WHAT TO DO =>
Reproduce the records word for word, from the first line to the line containing "cs 112, o_data 64, pbuf 104, rh 98".

Dataset entries =>

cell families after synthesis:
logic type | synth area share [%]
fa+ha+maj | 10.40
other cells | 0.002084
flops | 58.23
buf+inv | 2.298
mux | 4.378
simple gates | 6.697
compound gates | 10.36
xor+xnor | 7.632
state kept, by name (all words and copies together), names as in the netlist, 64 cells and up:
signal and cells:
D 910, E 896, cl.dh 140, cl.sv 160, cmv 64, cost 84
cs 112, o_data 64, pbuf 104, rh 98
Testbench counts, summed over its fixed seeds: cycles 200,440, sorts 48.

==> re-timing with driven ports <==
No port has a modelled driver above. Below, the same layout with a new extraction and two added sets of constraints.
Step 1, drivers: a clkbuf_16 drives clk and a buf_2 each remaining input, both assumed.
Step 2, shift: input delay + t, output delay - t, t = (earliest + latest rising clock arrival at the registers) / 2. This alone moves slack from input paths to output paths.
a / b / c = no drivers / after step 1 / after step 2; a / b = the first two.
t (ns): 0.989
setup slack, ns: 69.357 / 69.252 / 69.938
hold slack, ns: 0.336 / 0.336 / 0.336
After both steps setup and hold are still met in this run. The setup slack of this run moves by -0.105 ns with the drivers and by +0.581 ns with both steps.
What follows belongs to an exercise in optimizing a design on an open flow for small area, a short achievable clock period and few clock cycles; a production flow would make more cautious choices.
In this exercise RTL edits were held to simulation tests only and were not proved equivalent to the original.

==> design/flow/design.v <==
module rc_ramp #(
    parameter W   = 33,
    parameter SGN = 0
) (
    input  wire         clk,
    input  wire         cap,       
    input  wire         prep,      
    input  wire         dstep,     
    input  wire [5:0]   cnt,
    input  wire         fin,       
    input  wire         fin2,      
    input  wire         xfer,      
    input  wire         step,      
    input  wire [W-1:0] x0_in,
    input  wire [W-1:0] x1_in,
    input  wire [8:0]   R,
    input  wire [8:0]   n,
    output reg  [W-1:0] X
);
    reg [W-1:0] x0;      
    reg [W-1:0] sh;      
    reg [7:0]   ra;      
    reg [9:0]   rb;      
    reg         neg;
    reg [1:0]   dg;      
    reg [5:0]   dpos;
    wire [W:0] x0e  = SGN ? {x0[W-1], x0} : {1'b0, x0};
    wire [W:0] x1e  = SGN ? {sh[W-1], sh} : {1'b0, sh};
    wire [W:0] diff = x1e - x0e;
    wire [W:0] mag  = diff[W] ? (~diff + 1'b1) : diff;
    wire       b     = sh[W-1];
    wire [8:0] ra2   = {ra, b};
    wire       qa    = (ra2 >= R);
    wire [8:0] ra_n  = qa ? (ra2 - R) : ra2;
    wire [10:0] bn   = b ? {2'b00, n} : 11'd0;
    wire [10:0] rb2  = {1'b0, rb[8:0], 1'b0} + bn;
    wire [10:0] rb2a = {1'b0, rb[8:0], 1'b0} + bn - {2'b00, R};
    wire [10:0] rb2b = {1'b0, rb[8:0], 1'b0} + bn - {1'b0, R, 1'b0};
    wire        ge2  = ~rb2b[10];
    wire        ge1  = ~rb2a[10];
    wire [9:0]  rb_n = ge2 ? rb2b[9:0] : (ge1 ? rb2a[9:0] : rb2[9:0]);
    wire [1:0]  dig  = ge2 ? 2'd2 : {1'b0, ge1};
    wire       c0r   = ({rb[8:0], 1'b0} >= {1'b0, R});
    wire [9:0] rem0  = c0r ? ({rb[8:0], 1'b0} - {1'b0, R}) : ({rb[8:0], 1'b0} + {1'b0, R});
    wire [W:0]   oh   = {{W{1'b0}}, 1'b1} << (W - 1 - dpos);
    wire [W-1:0] term = (dg[0] ? oh[W-1:0] : {W{1'b0}}) | (dg[1] ? {oh[W-2:0], 1'b0} : {W{1'b0}});
    wire [W:0]   xaw  = {x0, 1'b1} + {(neg ? ~term : term), neg};
    wire [W-1:0] xacc = xaw[W:1];
    always @(posedge clk) begin
        if (cap) begin
            x0 <= x0_in;
            sh <= x1_in;
        end else if (prep) begin
            sh  <= mag[W-1:0];
            neg <= diff[W];
            ra  <= 8'd0;
            rb  <= 10'd0;
            dg  <= 2'd0;
        end else if (dstep) begin
            x0 <= xacc;
            if (cnt < W) begin
                sh   <= {sh[W-2:0], qa};
                ra   <= ra_n[7:0];
                rb   <= rb_n;
                dg   <= dig;
                dpos <= cnt;
            end else begin
                dg   <= 2'd0;
            end
        end else if (fin) begin
            x0   <= xacc;
            rb   <= rem0;
            dg   <= {1'b0, c0r};
            dpos <= W - 1;
        end else if (fin2) begin
            x0   <= xacc;
        end
    end
    reg [W-1:0] qd;
    reg [9:0]   rem, rd2, tr;
    reg         aneg, cy;
    wire [10:0] rem2 = {1'b0, rem} + {1'b0, rd2};
    wire [10:0] rem3 = cy ? (rem2 - {1'b0, tr}) : rem2;
    wire [10:0] rem4 = rem3 + {1'b0, rd2};
    wire [10:0] rbx  = {1'b0, rb} + {2'b00, ra, 1'b0};
    wire [W:0]  xs   = {X, 1'b1} + {(aneg ? ~qd : qd), aneg ^ cy};
    always @(posedge clk) begin
        if (xfer) begin
            X    <= x0;
            qd   <= sh;
            rem  <= rb;
            rd2  <= {1'b0, ra, 1'b0};
            tr   <= {R, 1'b0};
            aneg <= neg;
            cy   <= (rbx >= {1'b0, R, 1'b0});
        end else if (step) begin
            rem <= rem3[9:0];
            cy  <= (rem4 >= {1'b0, tr});
            X   <= xs[W:1];
        end
    end
endmodule
Context: an optimization exercise on an open-source flow, tuned for small area and a short achievable clock period. The choices shown serve that exercise and are no tape-out recipe. Only simulation tests tie the RTL to the original design; equivalence was not proved. Power is estimated from default activity; no workload was simulated.

// vx_conv
module vx_conv (
    input  wire        clk,
    input  wire        rst,         
    input  wire        in_valid,
    input  wire [3:0]  in_src_fmt,
    input  wire [3:0]  in_dst_fmt,
    input  wire        in_blk,      
    input  wire [7:0]  in_s1,       
    input  wire [31:0] in_s2,       
    input  wire [31:0] in_data,     
    output reg         out_valid,
    output reg  [31:0] out_data,    
    output reg         out_sat,     
    output reg         out_nan,     
    output reg         out_rsv,     
    output reg         out_scale_inv,  
    output reg         out_err      
);
    localparam [3:0] F_FP32  = 4'h0, F_BF16 = 4'h1, F_FP16 = 4'h2,
                     F_FP8E4 = 4'h3, F_FP8E5 = 4'h4, F_INT8 = 4'h5,
                     F_FP4   = 4'h6, F_INT4  = 4'h7, F_T2   = 4'hA,
                     F_B1    = 4'hB;
    function [7:0] cneg8(input neg, input [7:0] x);
        integer k;
        reg any;
        begin
            any = 1'b0;
            for (k = 0; k < 8; k = k + 1) begin
                cneg8[k] = x[k] ^ (neg & any);
                any = any | x[k];
            end
        end
    endfunction
    reg        r_valid;
    reg [3:0]  r_src, r_dst;
    reg        r_scaled;    
    reg [7:0]  r_s1;
    reg [31:0] r_w;         
    reg [7:0]  r_c;         
    wire in_scaled = (in_src_fmt == F_FP4) || (in_src_fmt == F_INT4) ||
                     (in_src_fmt == F_T2) ||
                     (in_blk && ((in_src_fmt == F_FP8E4) || (in_src_fmt == F_FP8E5)));
    always @(posedge clk) begin
        if (rst) r_valid <= 1'b0;
        else     r_valid <= in_valid;
        r_src  <= in_src_fmt;
        r_dst  <= in_dst_fmt;
  ...
export LEC_CHECK = 0
export ABC_AREA = 1
export ABC_CLOCK_PERIOD_IN_PS = 10000
export CAP_MARGIN = 20
export CORE_MARGIN = 2
export CORE_UTILIZATION = 55
export CTS_CLUSTER_DIAMETER = 100
export CTS_CLUSTER_SIZE = 30
export SLEW_MARGIN = 20
export BUFFER_PORTS_ARGS = -buffer_cell sky130_fd_sc_hd__buf_1
create_clock -name core_clock -period 28.0 [get_ports {clk}]
standard.sh (not shown) runs the stock make flow with config.mk's settings and CLKGATE_MAP_FILE= SYNTH_SCRIPT=/design/flow/synth_recipe.tcl, a recipe that flattens the netlist after the stock synthesis.
==> flow/flow/run.sh <==
#!/bin/bash
# Layout flow: the standard flow (standard synthesis, floorplan, place,
# CTS, route), except that the port buffers that global placement inserts
# on every input and output are the small sky130_fd_sc_hd__buf_1 instead of
# the flow's default pick (a clkdlybuf4s50 delay cell).
# Each tool's full output is kept under orfs/logs/; the make output is in
# flow_make.log in this folder.
set -euo pipefail
echo 'export BUFFER_PORTS_ARGS = -buffer_cell sky130_fd_sc_hd__buf_1' >> config.mk
bash standard.sh finish > flow_make.log 2>&1
Change:
- CORE_UTILIZATION: 55 -> 40
- CTS_CLUSTER_DIAMETER: 100 -> 60
- PLACE_DENSITY: unset -> 0.9
What happened:
- setup slack degrades by 0.0062 ns
- die area climbs by 37%
- global-route usage fell by 11 points
- final area went up by 1.2%
- total power went down by 0.62%
- sequential share of layout area drops by 0.25 points
Change:
- CTS_CLUSTER_DIAMETER: 60 -> 100
- PLACE_DENSITY: 0.9 -> unset
Outcome: The changed run produced a clean layout; worst setup slack is worse by 0.0090 ns; utilization is lower by 0.16 points; sequential power hardly moves; register-to-register slack improves by 0.17 ns; clock power shrinks by a little under a tenth; synthesized area does not change; combinational power rose slightly; non-clock buffer count stays the same; fmax stays flat; first-iteration DRC count fell by about a fifth; design area is lower slightly.

* * *

cedar:
vx_conv, a different RTL version from the one above (not shown whole).
Size in the first run: ~120 I/O pins.
clock: 28.0 ns
lec_check: 0
abc_area: 1
abc_clock_period_in_ps: 10000
cap_margin: 20
core_margin: 2
core_utilization: 40
cts_cluster_diameter: 120
cts_cluster_size: 40
slew_margin: 20
buffer_ports_args: -buffer_cell sky130_fd_sc_hd__buf_1
Scripts as last shown in full above: flow/flow/run.sh
The flow did not stop early for cedar: all stages ran, and the layout cleared the timing, DRC and antenna checks.
Input changes introduced in maple (baseline for comparison: cedar):
diff --git a/flow/config.mk b/flow/config.mk
--- a/flow/config.mk
+++ b/flow/config.mk
@@ -11,6 +11,6 @@
 export CORE_MARGIN = 2
 export CORE_UTILIZATION = 40
-export CTS_CLUSTER_DIAMETER = 120
-export CTS_CLUSTER_SIZE = 40
+export CTS_CLUSTER_DIAMETER = 100
+export CTS_CLUSTER_SIZE = 30
 export SLEW_MARGIN = 20
 export BUFFER_PORTS_ARGS = -buffer_cell sky130_fd_sc_hd__buf_1
--- outcome ---
- Per the comparison of maple with cedar, final period demand of the worst path picked up an extra 0.0054 ns, wire length picked up an extra about 0.4%, register-to-register slack picked up an extra 0.02 ns, portion of total power attributed to combinational logic lost 1.6 points.
- Launching element of the worst setup path = out_data[23]: maple; launching element of the worst setup path = out_nan: cedar

## afterwards: timing with drivers on the ports
Ports are ideal in the flow. The routed layouts listed here were re-timed in OpenROAD.
Step 1 assumes that a clkbuf_16 drives the clock port and a buf_2 every other input.
Step 2, shift: input delay + t, output delay - t, t = (earliest + latest rising clock arrival at the registers) / 2. This alone moves slack from input paths to output paths.
a / b / c = no drivers / after step 1 / after step 2; a / b = the first two.
run | t, ns | setup WS [ns] | worst register clock-pin slew, ns
the first run of note 1 | 0.543 | 21.404 / 21.352 / 21.022 | 0.11 / 0.11
the second run of note 1 | 0.571 | 21.398 / 21.343 / 21.000 | 0.10 / 0.10
the third run of note 1 | 0.564 | 21.389 / 21.333 / 20.974 | 0.11 / 0.11
cedar | 0.553 | 21.416 / 21.359 / 20.983 | 0.13 / 0.13
maple | 0.567 | 21.411 / 21.354 / 20.984 | 0.11 / 0.11
After both steps every run listed still meets setup and hold. For cedar, which loses most, drivers alone change the setup slack by -0.057 ns; drivers and shift together by -0.433 ns.
From an optimization exercise on the open Yosys and OpenROAD flow, aimed at small area and a short achievable clock period; shortcuts taken in it are not production practice.
Only simulation tests tie the RTL to the original design; equivalence was not proved.

==> 04-17 <==
==> flow/design.v (excerpt) <==
module mce_core (
    input  wire         clk,
    input  wire         rst,             
    input  wire         arm,             
    input  wire         stop,            
    input  wire         issue_en,        
    input  wire [13:0]  start_addr,
    input  wire [39:0]  start_va,
    input  wire [14:0]  cslen,
    input  wire [79:0]  cdm,             
    input  wire [255:0] lreg,            
    input  wire [15:1]  cmap_latch,      
    input  wire         hflag,
    input  wire         lclr,
    input  wire [15:1]  cond_in,
    input  wire         fail_any_in,
    input  wire         fail_all_in,
    output wire [13:0]  cs_addr,
    input  wire [159:0] cs_word,
    output wire [11:0]  vtt_idx,
    input  wire [39:0]  vtt_data,
    output wire         issue_valid,
    output wire [39:0]  issue_va,
    output wire [5:0]   issue_tset,
    output wire [3:0]   issue_lset,
    output wire [2:0]   issue_thr,
    output wire         issue_gate,
    output wire         issue_trig,
    output wire         issue_mark,
    output wire [7:0]   issue_evt,
    output wire [3:0]   issue_pmu,
    output wire [3:0]   issue_dacq,
    output wire         busy,
    output wire         waiting,
    output wire [13:0]  upc,
    output wire [39:0]  va,
    output wire [3:0]   lsp,
    output wire [4:0]   rsp,
    output wire [3:0]   flags,
    output wire [17:0]  latches,         
    output wire [3:0]   stopcause,
    output wire [13:0]  faddr,
    output wire         evt_stopflt,
    output wire         evt_cs_parity,
    output wire         evt_wait_to,
    output wire [31:0]  csparerr,
    output wire [31:0]  waitto,
    input  wire [2:0]   cnt_sel,
    output wire [31:0]  cnt_q
);
    reg         busy_q;
    reg  [13:0] upc_q;
    reg  [39:0] va_q;
    reg  [15:0] wcnt_q;                  
    reg  [31:0] cnt_r [0:7];
    reg  [3:0]  flags_q;
    reg         gate_q;
    reg  [17:1] latch_q;
    reg  [2:0]  stopcause_q;
    reg  [13:0] faddr_q;
    reg         evt_stopflt_q, evt_cs_parity_q, evt_wait_to_q;
  ...
==> module mce_va_add, before the edit <==
module mce_va_add (
    input  wire [39:0]  va_q,
    input  wire [39:0]  vtt_data,
    input  wire [17:0]  imm,
    input  wire [2:0]   lsel,
    input  wire [255:0] cnt,
    input  wire [2:0]   vop,
    output wire [39:0]  word_va,
    output wire [39:0]  va_after
);
    wire        is_idx  = vop[2] & vop[1];
    wire        is_rel  = vop[2] & vop[0];
    wire        sel_vtt = vop[1];
    wire        inc     = (vop == 3'd0) | (vop == 3'd2) | is_rel | is_idx;
    wire [31:0] cnt_l;
    wire [7:0]  oh;
    mce_dec u_dec (.sel(lsel), .vop(vop), .oh(oh));
    mce_cmux u_cmux (.oh(oh), .cnt(cnt), .q(cnt_l));
    wire [39:0] add_a   = sel_vtt ? vtt_data : va_q;
    wire [39:0] add_b   = {8'd0, cnt_l} | ({40{is_rel}} & {{22{imm[17]}}, imm});
    wire [39:0] pg_p [0:6];
    wire [39:0] pg_g [0:6];
    assign pg_p[0] = add_a ^ add_b;
    assign pg_g[0] = add_a & add_b;
    genvar g, b;
    generate
        for (g = 0; g < 6; g = g + 1) begin : g_ks
            for (b = 0; b < 40; b = b + 1) begin : g_bit
                if (b >= (1 << g)) begin : g_op
                    assign pg_g[g + 1][b] = pg_g[g][b] | (pg_p[g][b] & pg_g[g][b - (1 << g)]);
                    assign pg_p[g + 1][b] = pg_p[g][b] & pg_p[g][b - (1 << g)];
                end else begin : g_pass
                    assign pg_g[g + 1][b] = pg_g[g][b];
                    assign pg_p[g + 1][b] = pg_p[g][b];
                end
            end
        end
    endgenerate
    wire [39:0] cy0 = {pg_g[6][38:0], 1'b0};
    wire [39:0] cy1 = {pg_g[6][38:0] | pg_p[6][38:0], 1'b1};
    assign word_va  = pg_p[0] ^ cy0;
    assign va_after = pg_p[0] ^ (inc ? cy1 : cy0);
endmodule
Source: an optimization exercise on an open RTL-to-GDS flow (aim: small area, a short achievable clock period and few clock cycles). Production flows keep margins and buffers that such runs may drop. In this exercise RTL edits were held to simulation tests only and were not proved equivalent to the original. Power and IR drop assume default switching activity.

==> inputs of willow <==
==> flow/design.v (excerpt) <==
module thm_ff (
    input  wire        clk,
    input  wire        rst,
    input  wire        cmd_valid,
    output wire        cmd_ready,
    input  wire [1:0]  cmd_op,
    input  wire [4:0]  cmd_idx,
    input  wire [15:0] cmd_data,
    input  wire [11:0] cmd_half,
    input  wire [7:0]  cmd_w0,
    input  wire [7:0]  cmd_w1,
    input  wire [7:0]  cmd_w2,
    input  wire [7:0]  cmd_w3,
    input  wire [15:0] cmd_gain,
    input  wire [15:0] cmd_dclk,
    input  wire [15:0] cmd_heat,
    input  wire [15:0] cmd_stamp,
    input  wire [1:0]  cmd_dist,
    input  wire        cmd_last,
    output reg         res_valid,
    output wire [15:0] res_q,
    output wire [15:0] res_ff
);
Settings: LEC_CHECK=0, CAP_MARGIN=20, CORE_MARGIN=2, CORE_UTILIZATION=60, PLACE_DENSITY=0.75, SLEW_MARGIN=20, SYNTH_MEMORY_MAX_BITS=8192; clock period 12.0 ns.
standard.sh (not shown) runs the stock make flow with config.mk's settings and CLKGATE_MAP_FILE= SYNTH_SCRIPT=/design/flow/synth_recipe.tcl, a recipe that flattens the netlist after the stock synthesis.
==> flow/flow/run.sh <==
#!/bin/bash
# The standard layout (the standard.sh: standard synthesis, floorplan,
# placement, CTS, routing) with a larger setup slack margin for ORFS's timing
# repair, so that repair_timing sizes and buffers the design towards a
# shorter period than the 12 ns clock asks for. The SDC is not changed.
set -euo pipefail
MARGIN=$(cat flow/margin.txt)
bash standard.sh SETUP_SLACK_MARGIN=$MARGIN finish > standard.log 2>&1
==> flow/flow/margin.txt <==
8.5
==> inputs of amber, as changes to willow <==
--- a/flow/config.mk
+++ b/flow/config.mk
@@ -9,4 +9,4 @@
 export CORE_MARGIN = 2
-export CORE_UTILIZATION = 60
-export PLACE_DENSITY = 0.75
+export CORE_UTILIZATION = 40
+export PLACE_DENSITY = 0.6
 export SLEW_MARGIN = 20
==> inputs of yarrow, as changes to willow <==
==> flow/flow/margin.txt (replaced) <==
9.0
==> comparison <==
- willow completed without violations. yarrow finished clean. amber ran to the end with no violations.
- Between amber and yarrow, the lower die area is in yarrow (gap about 50%, measured against yarrow).
- Against yarrow, the clock skew of willow is lower by 0.015 ns.
- Final area: yarrow > amber > willow.
- Clock-buffer cell count: willow is higher than yarrow (2).
- Register-to-register slack, lowest first: amber, yarrow, willow.
Testbench counts of willow, summed over its fixed seeds: cycles 56,265.
Testbench counts of amber, summed over its fixed seeds: cycles 56,265.
Testbench counts of yarrow, summed over its fixed seeds: cycles 56,265.

---

==> inputs of wip/cedar <==
thm_ff, a different RTL version from the one above (not shown whole).
==> flow/config.mk <==
export PLATFORM = sky130hd
export DESIGN_NAME = thm_ff
export DESIGN_NICKNAME = thm_ff
export VERILOG_FILES = /design/flow/design.v
export SDC_FILE = /design/flow/constraint.sdc
export NUM_CORES = 4
export LEC_CHECK = 0
export CAP_MARGIN = 20
export CORE_MARGIN = 2
export CORE_UTILIZATION = 40
export PLACE_DENSITY = 0.6
export SLEW_MARGIN = 20
export SYNTH_MEMORY_MAX_BITS = 8192
==> flow/constraint.sdc <==
create_clock -name core_clock -period 12.0 [get_ports {clk}]
set_input_delay 2.4000 -clock core_clock [delete_from_list [all_inputs] [get_ports {clk}]]
set_output_delay 2.4000 -clock core_clock [all_outputs]
set_load 0.01 [all_outputs]
==> flow/flow/margin.txt <==
8.0
Scripts as last shown in full above: flow/flow/run.sh
==> inputs of wip/juniper, as changes to wip/cedar <==
==> flow/run.sh (new file) <==
#!/bin/bash
# synth_recipe.tcl (not shown) runs the flow's synth.tcl, then flattens the netlist and writes it again
# the make line also repeats each setting of config.mk as NAME=value (left out here)
make -C /OpenROAD-flow-scripts/flow DESIGN_CONFIG=/design/flow/config.mk WORK_HOME=/design/flow/orfs CLKGATE_MAP_FILE= SYNTH_SCRIPT=/design/flow/synth_recipe.tcl finish
removed: flow/flow/run.sh
removed: flow/flow/margin.txt
removed: flow/standard.sh
==> run notes <==
- Against wip/juniper, the non-clock buffer count of wip/cedar is higher by 28.
- In wip/cedar the clock-buffer cell count is lower than in wip/juniper, by 9.
- Against wip/cedar, the register-to-register slack of wip/juniper is lower by 450 ps.
- In sequential cell count, wip/cedar and wip/juniper do not differ.
- Utilization is about the same in wip/juniper and wip/cedar.
- Sequential power is about the same in wip/juniper and wip/cedar.
==> figures <==
| item | wip/juniper | wip/cedar |
|---|---|---|
| Run status | timing/DRC/antenna clean | timing/DRC/antenna clean |
| M1 GR Usage | 0.294 | 0.293 |
| Clk. pwr | 5.07 mW | 4.88 mW |
| Total met2 wirelength after detailed routing | 87,700 um | 86,900 um |
| NumNets Final | 7,944 | 7,974 |
| Largest fanout on the critical path | 6 | 21 |
| Highest routed metal layer | met4 | met5 |
| Number of buffer and inverter instances along the worst setup path | 1 | 2 |
| Non-clock buffers, area share | 0.0290 | 0.0315 |
| PostCTS Resize Cnt | 0 | 56 |
| Area of the multi-input gates | 35,300 um^2 | 35,400 um^2 |
| Switching power as a share of total power | 0.375 | 0.374 |
| R2r worst-path depth | 12 | 11 |
Testbench counts of wip/cedar, summed over its fixed seeds: cycles 56,265.
Testbench counts of wip/juniper, summed over its fixed seeds: cycles 56,265.

afterwards: timing with drivers on the ports:
How much do the figures lean on ideal ports? The routed layouts below were timed once more, with nothing changed but the port constraints. Step 1 assumes that a clkbuf_16 drives the clock port and a buf_2 every other input. Step 2 times the ports against the registers' clock, not the clock port: input delays grow and output delays shrink by t, the midpoint of the rising clock arrivals with the driver on. Slacks: ideal ports / drivers / drivers and shift; pairs: ideal ports / drivers.
| run | t, ns | slack for setup (ns) | worst setup path at the end | slew at the worst register clock pin (ns) | cell pins on the clock port's net |
|---|---|---|---|---|---|
| willow | 0.822 | 8.177 / 8.101 / 7.792 | input to register | 0.07 / 0.07 | 1 |
| amber | 0.877 | 8.082 / 7.997 / 7.733 | input to register | 0.07 / 0.07 | 1 |
| yarrow | 0.842 | 8.159 / 8.083 / 7.984 | input to register | 0.07 / 0.07 | 1 |
| wip/cedar | 0.863 | 8.039 / 7.976 / 7.452 | input to register | 0.07 / 0.07 | 1 |
| wip/juniper | 0.861 | 7.585 / 7.503 / 7.453 | input to register | 0.07 / 0.07 | 1 |
After both steps setup and hold are still met in every run listed. The setup slack of wip/cedar, which loses most, moves by -0.063 ns with the drivers and by -0.587 ns with both steps.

RESPONSE AREA =>
cell families after synthesis:
logic type | synth area share [%]
fa+ha+maj | 10.40
other cells | 0.002084
flops | 58.23
buf+inv | 2.298
mux | 4.378
simple gates | 6.697
compound gates | 10.36
xor+xnor | 7.632
state kept, by name (all words and copies together), names as in the netlist, 64 cells and up:
signal and cells:
D 910, E 896, cl.dh 140, cl.sv 160, cmv 64, cost 84
cs 112, o_data 64, pbuf 104, rh 98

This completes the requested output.